Dataset records:

File: src/common/fv_info_defines.svh
`ifndef FV_INFO_DEFINES_SVH
`define FV_INFO_DEFINES_SVH

// Edge PE count and its tag width, log2 of the count.
`define FV_NUM_EDGE_PE 4
`define FV_PE_TAG_W 2

// Node id, also the info SRAM address.
`define FV_NODE_ID_W 8

// Feature-vector address fields.
`define FV_LINE_W 8
`define FV_OFFSET_W 4
`define FV_ADDR_W (`FV_LINE_W + `FV_OFFSET_W)

// Request FIFO depth, equal to the initial input credits.
`define FV_NODE_FIFO_DEPTH 8

// Result FIFO depth.
`define FV_OUT_FIFO_DEPTH 8

// Credits granted by the downstream consumer at reset.
`define FV_OUT_CREDITS 4

`endif

File: src/common/fv_info_pkg.sv
`default_nettype none

`include "fv_info_defines.svh"

package fv_info_pkg;

    // Request fields.
    typedef logic [`FV_NODE_ID_W-1:0] node_id_t;
    typedef logic [`FV_PE_TAG_W-1:0]  pe_tag_t;

    // Result fields.
    typedef logic [`FV_LINE_W-1:0]   fv_line_t;
    typedef logic [`FV_OFFSET_W-1:0] fv_offset_t;

    // Line in the upper bits, offset in the lower.
    typedef struct packed {
        fv_line_t   line;
        fv_offset_t offset;
    } fv_fields_t;

    // One info word, flat as stored or split into line and offset.
    typedef union packed {
        logic [`FV_ADDR_W-1:0] raw;
        fv_fields_t            fields;
    } fv_addr_u;

endpackage

`default_nettype wire

File: src/verilog/node_req_fifo.sv
`default_nettype none

`include "fv_info_defines.svh"

module node_req_fifo
    import fv_info_pkg::*;
(
    input  wire logic     clk,
    input  wire logic     reset,
    input  wire logic     req_valid,
    input  wire node_id_t req_node_id,
    input  wire pe_tag_t  req_pe_tag,
    input  wire logic     pop,
    output logic          empty,
    output logic          req_out_valid,
    output node_id_t      req_out_node_id,
    output pe_tag_t       req_out_pe_tag,
    output logic          req_credit
);

    localparam int depth = `FV_NODE_FIFO_DEPTH;
    localparam int ptr_w = $clog2(depth);
    localparam int cnt_w = $clog2(depth + 1);

    node_id_t id_mem [depth];
    pe_tag_t  tag_mem [depth];

    logic [ptr_w-1:0] wr_ptr;
    logic [ptr_w-1:0] rd_ptr;
    logic [cnt_w-1:0] count;
    logic             do_push;
    logic             do_pop;

    // Requester only sends with a credit in hand, so there is always room.
    assign do_push = req_valid;
    assign empty   = (count == '0);
    assign do_pop  = pop && !empty;

    always_ff @(posedge clk) begin
        if (reset) begin
            wr_ptr        <= '0;
            rd_ptr        <= '0;
            count         <= '0;
            req_out_valid <= 1'b0;
            req_credit    <= 1'b0;
        end else begin
            if (do_push) begin
                wr_ptr <= (wr_ptr == ptr_w'(depth - 1)) ? '0 : wr_ptr + ptr_w'(1);
            end
            if (do_pop) begin
                rd_ptr <= (rd_ptr == ptr_w'(depth - 1)) ? '0 : rd_ptr + ptr_w'(1);
            end
            count <= count + cnt_w'(do_push) - cnt_w'(do_pop);
            // One slot freed per pop.
            req_out_valid <= do_pop;
            req_credit    <= do_pop;
        end
    end

    // Entry storage and the registered head.
    always_ff @(posedge clk) begin
        if (do_push) begin
            id_mem[wr_ptr]  <= req_node_id;
            tag_mem[wr_ptr] <= req_pe_tag;
        end
        if (do_pop) begin
            req_out_node_id <= id_mem[rd_ptr];
            req_out_pe_tag  <= tag_mem[rd_ptr];
        end
    end

endmodule

`default_nettype wire

File: src/fv_info_mem/fv_info_memcntl.sv
`default_nettype none

module fv_info_memcntl
    import fv_info_pkg::*;
(
    input  wire logic     clk,
    input  wire logic     reset,
    input  wire logic     empty,
    input  wire logic     req_out_valid,
    input  wire node_id_t req_out_node_id,
    input  wire pe_tag_t  req_out_pe_tag,
    input  wire fv_addr_u sram_rdata,
    input  wire logic     almost_full,
    output logic          pop,
    output node_id_t      sram_addr,
    output logic          sram_cen,
    output logic          push,
    output fv_addr_u      push_fv_addr,
    output pe_tag_t       push_pe_tag
);

    localparam logic st_idle  = 1'b0;
    localparam logic st_fetch = 1'b1;

    logic     state;
    logic     nx_state;
    node_id_t nx_sram_addr;
    logic     nx_sram_cen;
    pe_tag_t  tag_q;
    pe_tag_t  nx_tag;
    logic     nx_push;

    always_ff @(posedge clk) begin
        if (reset) begin
            state    <= st_idle;
            sram_cen <= 1'b1;
            push     <= 1'b0;
        end else begin
            state    <= nx_state;
            sram_cen <= nx_sram_cen;
            push     <= nx_push;
        end
    end

    // Address, held tag and result word.
    always_ff @(posedge clk) begin
        sram_addr <= nx_sram_addr;
        tag_q     <= nx_tag;
        if (nx_push) begin
            push_fv_addr <= sram_rdata;
            push_pe_tag  <= tag_q;
        end
    end

    // Only one lookup in flight at a time.
    always_comb begin
        nx_state     = state;
        nx_sram_addr = sram_addr;
        nx_sram_cen  = 1'b1;
        nx_tag       = tag_q;
        nx_push      = 1'b0;
        pop          = 1'b0;

        case (state)
            st_idle: begin
                if (req_out_valid) begin
                    // Read only, the SRAM port is never written from here.
                    nx_sram_addr = req_out_node_id;
                    nx_sram_cen  = 1'b0;
                    nx_tag       = req_out_pe_tag;
                    nx_state     = st_fetch;
                end else if (!empty && !almost_full) begin
                    pop = 1'b1;
                end
            end
            st_fetch: begin
                // Read data is valid while the registered cen is low.
                nx_push  = 1'b1;
                nx_state = st_idle;
            end
            default: begin
                nx_state = st_idle;
            end
        endcase
    end

endmodule

`default_nettype wire

File: src/fv_info_mem/fv_info_sram.sv
`default_nettype none

`include "fv_info_defines.svh"

module fv_info_sram
    import fv_info_pkg::*;
(
    input  wire logic     clk,
    input  wire logic     load_en,
    input  wire node_id_t load_addr,
    input  wire fv_addr_u load_data,
    input  wire node_id_t sram_addr,
    input  wire logic     sram_cen,
    output fv_addr_u      sram_rdata
);

    localparam int words = 1 << `FV_NODE_ID_W;

    // One feature-vector address per node id.
    fv_addr_u mem [words];

    logic rd_en;

    // Load port has priority over a read.
    assign rd_en = !sram_cen && !load_en;

    always_ff @(posedge clk) begin
        if (load_en) begin
            mem[load_addr].raw <= load_data.raw;
        end
    end

    // Flow-through read, zero while deselected.
    always_comb begin
        sram_rdata.raw = '0;
        if (rd_en) begin
            sram_rdata.raw = mem[sram_addr].raw;
        end
    end

endmodule

`default_nettype wire

File: src/verilog/fv_out_fifo.sv
`default_nettype none

`include "fv_info_defines.svh"

module fv_out_fifo
    import fv_info_pkg::*;
(
    input  wire logic     clk,
    input  wire logic     reset,
    input  wire logic     push,
    input  wire fv_addr_u push_fv_addr,
    input  wire pe_tag_t  push_pe_tag,
    input  wire logic     out_credit,
    output logic          almost_full,
    output logic          out_valid,
    output fv_addr_u      out_fv_addr,
    output pe_tag_t       out_pe_tag
);

    localparam int depth = `FV_OUT_FIFO_DEPTH;
    localparam int ptr_w = $clog2(depth);
    localparam int cnt_w = $clog2(depth + 1);
    localparam int crd_w = $clog2(`FV_OUT_CREDITS + 1);

    fv_addr_u addr_mem [depth];
    pe_tag_t  tag_mem [depth];

    logic [ptr_w-1:0] wr_ptr;
    logic [ptr_w-1:0] rd_ptr;
    logic [cnt_w-1:0] count;
    logic [crd_w-1:0] credits;
    logic             send;
    fv_addr_u         head_fv_addr;
    pe_tag_t          head_pe_tag;

    // Leaves room for the push already in flight.
    assign almost_full = (count >= cnt_w'(depth - 1));

    // Empty FIFO passes a push straight to the output register.
    assign head_fv_addr = (count == '0) ? push_fv_addr : addr_mem[rd_ptr];
    assign head_pe_tag  = (count == '0) ? push_pe_tag : tag_mem[rd_ptr];
    assign send         = (credits != '0) && ((count != '0) || push);

    always_ff @(posedge clk) begin
        if (reset) begin
            wr_ptr    <= '0;
            rd_ptr    <= '0;
            count     <= '0;
            credits   <= crd_w'(`FV_OUT_CREDITS);
            out_valid <= 1'b0;
        end else begin
            if (push) begin
                wr_ptr <= (wr_ptr == ptr_w'(depth - 1)) ? '0 : wr_ptr + ptr_w'(1);
            end
            if (send) begin
                rd_ptr <= (rd_ptr == ptr_w'(depth - 1)) ? '0 : rd_ptr + ptr_w'(1);
            end
            count     <= count + cnt_w'(push) - cnt_w'(send);
            // Spend one per send, regain one per returned credit.
            credits   <= credits - crd_w'(send) + crd_w'(out_credit);
            out_valid <= send;
        end
    end

    always_ff @(posedge clk) begin
        if (push) begin
            addr_mem[wr_ptr] <= push_fv_addr;
            tag_mem[wr_ptr]  <= push_pe_tag;
        end
        if (send) begin
            out_fv_addr <= head_fv_addr;
            out_pe_tag  <= head_pe_tag;
        end
    end

endmodule

`default_nettype wire

File: src/verilog/fv_info_top.sv
`default_nettype none

module fv_info_top
    import fv_info_pkg::*;
(
    input  wire logic     clk,
    input  wire logic     reset,
    input  wire logic     req_valid,
    input  wire node_id_t req_node_id,
    input  wire pe_tag_t  req_pe_tag,
    input  wire logic     out_credit,
    input  wire logic     load_en,
    input  wire node_id_t load_addr,
    input  wire fv_addr_u load_data,
    output logic          req_credit,
    output logic          out_valid,
    output fv_addr_u      out_fv_addr,
    output pe_tag_t       out_pe_tag
);

    // Request FIFO to controller.
    logic     empty;
    logic     pop;
    logic     req_out_valid;
    node_id_t req_out_node_id;
    pe_tag_t  req_out_pe_tag;

    // Controller to SRAM.
    node_id_t sram_addr;
    logic     sram_cen;
    fv_addr_u sram_rdata;

    // Controller to result FIFO.
    logic     almost_full;
    logic     push;
    fv_addr_u push_fv_addr;
    pe_tag_t  push_pe_tag;

    node_req_fifo u_node_req_fifo (
        .clk             (clk),
        .reset           (reset),
        .req_valid       (req_valid),
        .req_node_id     (req_node_id),
        .req_pe_tag      (req_pe_tag),
        .pop             (pop),
        .empty           (empty),
        .req_out_valid   (req_out_valid),
        .req_out_node_id (req_out_node_id),
        .req_out_pe_tag  (req_out_pe_tag),
        .req_credit      (req_credit)
    );

    fv_info_memcntl u_fv_info_memcntl (
        .clk             (clk),
        .reset           (reset),
        .empty           (empty),
        .req_out_valid   (req_out_valid),
        .req_out_node_id (req_out_node_id),
        .req_out_pe_tag  (req_out_pe_tag),
        .sram_rdata      (sram_rdata),
        .almost_full     (almost_full),
        .pop             (pop),
        .sram_addr       (sram_addr),
        .sram_cen        (sram_cen),
        .push            (push),
        .push_fv_addr    (push_fv_addr),
        .push_pe_tag     (push_pe_tag)
    );

    fv_info_sram u_fv_info_sram (
        .clk        (clk),
        .load_en    (load_en),
        .load_addr  (load_addr),
        .load_data  (load_data),
        .sram_addr  (sram_addr),
        .sram_cen   (sram_cen),
        .sram_rdata (sram_rdata)
    );

    fv_out_fifo u_fv_out_fifo (
        .clk          (clk),
        .reset        (reset),
        .push         (push),
        .push_fv_addr (push_fv_addr),
        .push_pe_tag  (push_pe_tag),
        .out_credit   (out_credit),
        .almost_full  (almost_full),
        .out_valid    (out_valid),
        .out_fv_addr  (out_fv_addr),
        .out_pe_tag   (out_pe_tag)
    );

endmodule

`default_nettype wire

File: config.mk
export PLATFORM = sky130hd
export DESIGN_NAME = fv_info_top
export DESIGN_NICKNAME = d
export VERILOG_FILES = /design/src/common/fv_info_pkg.sv /design/src/verilog/node_req_fifo.sv /design/src/fv_info_mem/fv_info_memcntl.sv /design/src/fv_info_mem/fv_info_sram.sv /design/src/verilog/fv_out_fifo.sv /design/src/verilog/fv_info_top.sv
export VERILOG_INCLUDE_DIRS = /design/src /design/src/common
export SDC_FILE = /design/constraint.sdc
export NUM_CORES = 2
export LEC_CHECK = 0
export BUFFER_PORTS_ARGS = -buffer_cell sky130_fd_sc_hd__buf_4
export CAP_MARGIN = 20
export CORE_MARGIN = 1.5
export CORE_UTILIZATION = 35
export DETAILED_ROUTE_END_ITERATION = 10
export PLACE_DENSITY = 0.57
export SETUP_SLACK_MARGIN = 0.2
export SLEW_MARGIN = 5
export SYNTH_ARGS = -nofsm -noshare
export SYNTH_HDL_FRONTEND = slang
export SYNTH_SLANG_ARGS = --single-unit
File: constraint.sdc
create_clock -name clk -period 3.2 [get_ports clk]
set_clock_uncertainty 0.05 [all_clocks]
set_input_delay 0.48 -clock clk [delete_from_list [all_inputs] [get_ports clk]]
set_output_delay 0.48 -clock clk [all_outputs]
set_load 0.02 [all_outputs]
=== Word-level counts from Yosys, hierarchy flattened ===
Memory sizes are Yosys's and may differ from the RTL's. A register that Yosys moved wholly into a read port is not among the register bits.
Cells that the tools add are included.

* Bits in registers: 54
* Bits in latches: 0
* Bits in writable memories: 3264
* Memory bits (read-only): 0
* Memories: 5

{| class="wikitable"
|+ Memories
! memory !! depth !! bits a word !! read ports !! clocked after memory_dff !! write ports !! line !! RTL
|-
| u_fv_info_sram.mem || 256 || 12 || 1 || 1 || 1 || fv_info_sram.sv:20 || <nowiki>fv_addr_u mem [words];</nowiki>
|-
| u_fv_out_fifo.addr_mem || 8 || 12 || 1 || 1 || 1 || fv_out_fifo.sv:25 || <nowiki>fv_addr_u addr_mem [depth];</nowiki>
|-
| u_node_req_fifo.id_mem || 8 || 8 || 1 || 1 || 1 || node_req_fifo.sv:25 || <nowiki>node_id_t id_mem [depth];</nowiki>
|-
| u_fv_out_fifo.tag_mem || 8 || 2 || 1 || 1 || 1 || fv_out_fifo.sv:26 || <nowiki>pe_tag_t tag_mem [depth];</nowiki>
|-
| u_node_req_fifo.tag_mem || 8 || 2 || 1 || 1 || 1 || node_req_fifo.sv:26 || <nowiki>pe_tag_t tag_mem [depth];</nowiki>
|}

* Add/subtract/negate cells: 10
* Multipliers: 0
* Divide/modulo/power cells: 0
* $lt $le $gt $ge: 1
* Equality and inequality tests: 4
* Shift-type cells: 0
* Mux-type cells: 23
* Bitwise logic cells: 1
* Reductions and logical operators: 16

{| class="wikitable"
|+ Operator list
! kind !! number
|-
| 3-bit two-way mux || 8
|-
| 3-bit by 1-bit adder with 3-bit output, second input constant || 4
|-
| 3-bit equality test, second input constant || 4
|-
| 1-bit two-way mux || 12
|-
| 12-bit two-way mux || 1
|-
| 4-bit by 1-bit adder with 4-bit output || 2
|-
| 4-bit logical NOT || 2
|-
| 4-bit by 1-bit subtractor with 4-bit output || 2
|-
| 1-bit logical NOT || 5
|-
| 4-bit by 3-bit >= comparator with 1-bit output, second input constant || 1
|-
| 1-bit logical AND || 4
|-
| 4-bit nonzero test || 1
|-
| 3-bit by 1-bit adder with 3-bit output || 1
|-
| 3-bit nonzero test || 1
|-
| 3-bit by 1-bit subtractor with 3-bit output || 1
|-
| 2-bit two-way mux || 1
|-
| 1-bit one-hot mux with 2 select lines || 1
|-
| 2-bit AND reduction || 1
|-
| 2-bit OR reduction || 1
|-
| 1-bit logical OR || 1
|-
| 1-bit inverter || 1
|}

=== Longest topological paths before layout ===
* Depth in word-level cells: 8
* Gate-level depth with buffers: 13
* Depth with buffers taken out: 12

=== Modules after synthesis ===
Synthesis repeated with hierarchy kept, for this count alone.

* Cells, all modules: 6419
* Area total of the unflattened synthesis: 130709.1 µm²

{| class="wikitable"
|+ By module, submodules not included
! module !! times used !! cells an instance !! area an instance (µm²) !! sequential area each (µm²)
|-
| fv_info_sram || 1 || 5824 || 120206.5 || 92248.5
|-
| fv_out_fifo || 1 || 364 || 5691.7 || 4124.0
|-
| node_req_fifo || 1 || 199 || 3993.8 || 2922.8
|-
| fv_info_memcntl || 1 || 32 || 817.0 || 780.7
|}

=== Worst setup path after synthesis ===
OpenSTA, ideal clock, no wires.

* Path kind: register -> register
* Start point: reg u_fv_out_fifo.count[2]
* End point: reg u_fv_out_fifo.count[2]
* Setup time: 0.128 ns
* Data arrival time: 2.443 ns
* Required time: 3.022 ns
* Setup slack: 0.579 ns
* Stages on the path, launching flop included: 13
* Path buffers: 0
* Period minus slack after synthesis: 2.621 ns
* Cells stage by stage: dfxtp_1 -> inv_1 -> ha_1 -> and3_1 -> a21o_1 -> inv_1 -> ha_1 -> inv_1 -> ha_1 -> inv_1 -> fa_1 -> xor2_1 -> nor2_1

* Longest elaborated chain between the ends: 4
* Elaborated cells on any way between the ends: 5
* Classes of those cells: add/sub (2); reduce/logical (3)

{| class="wikitable"
|+ RTL lines
! item !! line !! RTL
|-
| start, declared || fv_out_fifo.sv:30 || <nowiki>logic [cnt_w-1:0] count;</nowiki>
|-
| start signal, assigned || fv_out_fifo.sv:58 || <nowiki>count <= count + cnt_w'(push) - cnt_w'(send);</nowiki>
|-
| 4-bit nonzero test || fv_out_fifo.sv:42 || <nowiki>assign send = (credits != '0) && ((count != '0) || push);</nowiki>
|-
| 1-bit logical OR || fv_out_fifo.sv:42 ||
|-
| 1-bit logical AND || fv_out_fifo.sv:42 ||
|-
| via u_fv_out_fifo.send || fv_out_fifo.sv:32 || <nowiki>logic send;</nowiki>
|-
| 4-bit by 1-bit subtractor with 4-bit output || fv_out_fifo.sv:58 ||
|}

The timed path passes the listed nets, and every way through them passes these cells.
A chain may end at the register's enable or synchronous reset.

==> reports/metrics.cfg <==
[synthesis]
yosysMostFrequentCell = sky130_fd_sc_hd__edfxtp_1
synthTopCellsByArea = sky130_fd_sc_hd__edfxtp_1 77%, sky130_fd_sc_hd__mux4_2 9.7%, sky130_fd_sc_hd__mux2i_1 3.3%
post_synth_most_frequent_cells = 3,312 x sky130_fd_sc_hd__edfxtp_1, 562 x sky130_fd_sc_hd__mux4_2, 432 x sky130_fd_sc_hd__mux2i_1, 386 x sky130_fd_sc_hd__nor2_1, 218 x sky130_fd_sc_hd__nand2_1
synthDominantAreaCellType = sky130_fd_sc_hd__edfxtp_1
synthDominantCellAreaShare = 0.765
mappedNetlistNets = 6418
synth_sequential_area_ratio = 0.770
synth-edff-count = 3312
syn_area_per_cell_um2 = 20.4
synth-async-reset-ratio = 0
yosys_most_used_dff = sky130_fd_sc_hd__edfxtp_1
syn_area_um2 = 130000
syn-instance-count = 6359
yosys_warnings = 0
synth_seq_cells = 3343
post_synth_num_cell_types = 70

[sta]
finalHoldViolCount = 0
postLayoutSetupSlackWorst_ns = -0.0250
post-route-period-util = 1.01
layout_min_cycle_time_ns = 3.22
setup_repair_after_global_routing_missed_its_margin = yes
setup_viol = 3
slew-limit-headroom = 0.191
fmax_mhz = 310
tightestPinTransition_ns = 1.21
final-max-slew-violation-count = 0

[clock_network]
clk_pin_slew_worst_setup_hold_paths_ns = 0.06
clock_buffers_created_by_tritoncts = 336
htree_num_levels = 5
clock_sink_count = 3343
clock_tree.root_cell = sky130_fd_sc_hd__clkbuf_16
clk_latency_ns = 0.89
clock_tree_from_tritoncts = built
ctsLongestPathBuffers = 4

[route]
first_iter_violations = 8326
vias_per_cell = 5.46
wirelength_um = 376000
drt_first_pass_iters = 6
wl_per_cell_um = 29.9
drc_errors = 0
via_count = 68454
antenna_violating_nets_post_route = 0

[worst_setup_path]
r2r-start = u_fv_info_memcntl.sram_addr[0]
max_fo_critical_path = 12
setup.worst_path.start_class = register
critical_path.endpoint_type = register
worst_setup_sp = u_fv_info_memcntl.sram_addr[0]
critPathKind = register to register
worst_ep_required_time_ns = 3.89
critPathArrivalTime_ns = 3.91

[die]
die_area_um2 = 375000
design.portCount = 51
core-area_um2 = 369000
initial_core_util = 0.352
die-width_um = 612
die_height_um = 612
core.rowCount = 223

[cells_and_area]
layout.cells.non_filler = 12546
drive_gt1_frac = 0.290
postLayoutCoreUtil = 0.418
area_delta_synth_final_pct = 18.8
nNetsFinal = 7388

[power_and_ir_drop]
static-leakage-power_uw = 0.0501
peakVddDrop_mv = 0.495
power_per_cell_area_nw_per_um2 = 727

[global_route]
globalRoute.totalOverflow = 0
grt_pass1_wl_um = 524000
via_count_of_the_first_global_routing_pass = 68172
grt_start_max_net_pins = 133
grt_antenna_before_repair = 26
grt_util_all_layers = 0.196

[placed_design]
dp.cells = 11880
post-dp-hpwl_um = 245000
routabilityCongestion = 0.940
place.port_buffers = 50

[status]
outcome = finished with violations
failing_checks = negative setup slack

[flow_run]
max_cap_viol_count = 0

[hold_path]
hp_start = load_data[11]
worst_hold_check_path_type = input pin to register

-- stage by stage --
stage | instance area, um^2 | setup WS (ns) | hold WS, ns | total power [uW] | setup TNS (ns)
2_1_floorplan | 130000 | 0.579 | 0.350 | 63600 | 0
3_3_place_gp | 142000 | -0.510 | 0.351 | 73700 | -2.42
3_5_place_dp | 142000 | -0.441 | 0.361 | 73800 | -2.42
4_1_cts | 154000 | 0.0415 | 0.00945 | 112000 | 0
5_1_grt | 154000 | -0.0372 | 0.0107 | 116000 | -0.0444
6_report | 154000 | -0.0250 | 0.0344 | 112000 | -0.0482
-- state kept, by name (all words and copies together) (netlist names), 4 cells and up, named ones only --
register	cells
u_node_req_fifo.count	4
u_fv_info_sram.mem	3072
u_fv_info_memcntl.push_fv_addr	12
u_node_req_fifo.id_mem	64
u_fv_info_memcntl.sram_addr	8
u_node_req_fifo.tag_mem	16
u_fv_out_fifo.count	4
u_node_req_fifo.req_out_node_id	8
u_fv_out_fifo.addr_mem	96
u_fv_out_fifo.tag_mem	16
u_fv_out_fifo.out_fv_addr	12
-- path summary, 6_finish.rpt --
| check | to | slack, ns | cells after the start |
|---|---|---|---|
| min reg2reg | u_fv_info_memcntl.tag_q[0] | 0.37 | 0 |
| max reg2reg | u_fv_info_memcntl.push_fv_addr[5] | -0.02 | 10 |
| max | u_fv_info_memcntl.push_fv_addr[5] | -0.02 | 10 |
| min | u_fv_info_sram.mem[212][11] | 0.03 | 1 |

| WHAT YOU ARE ASKED TO DO |
Your answer should be the lines above, from the line containing "[clock_network]" up to and including the line containing "initial_core_util = 0.352", reproduced exactly and with nothing else.

| RESPONSE TO THIS EXERCISE |
[clock_network]
clk_pin_slew_worst_setup_hold_paths_ns = 0.06
clock_buffers_created_by_tritoncts = 336
htree_num_levels = 5
clock_sink_count = 3343
clock_tree.root_cell = sky130_fd_sc_hd__clkbuf_16
clk_latency_ns = 0.89
clock_tree_from_tritoncts = built
ctsLongestPathBuffers = 4

[route]
first_iter_violations = 8326
vias_per_cell = 5.46
wirelength_um = 376000
drt_first_pass_iters = 6
wl_per_cell_um = 29.9
drc_errors = 0
via_count = 68454
antenna_violating_nets_post_route = 0

[worst_setup_path]
r2r-start = u_fv_info_memcntl.sram_addr[0]
max_fo_critical_path = 12
setup.worst_path.start_class = register
critical_path.endpoint_type = register
worst_setup_sp = u_fv_info_memcntl.sram_addr[0]
critPathKind = register to register
worst_ep_required_time_ns = 3.89
critPathArrivalTime_ns = 3.91

[die]
die_area_um2 = 375000
design.portCount = 51
core-area_um2 = 369000
initial_core_util = 0.352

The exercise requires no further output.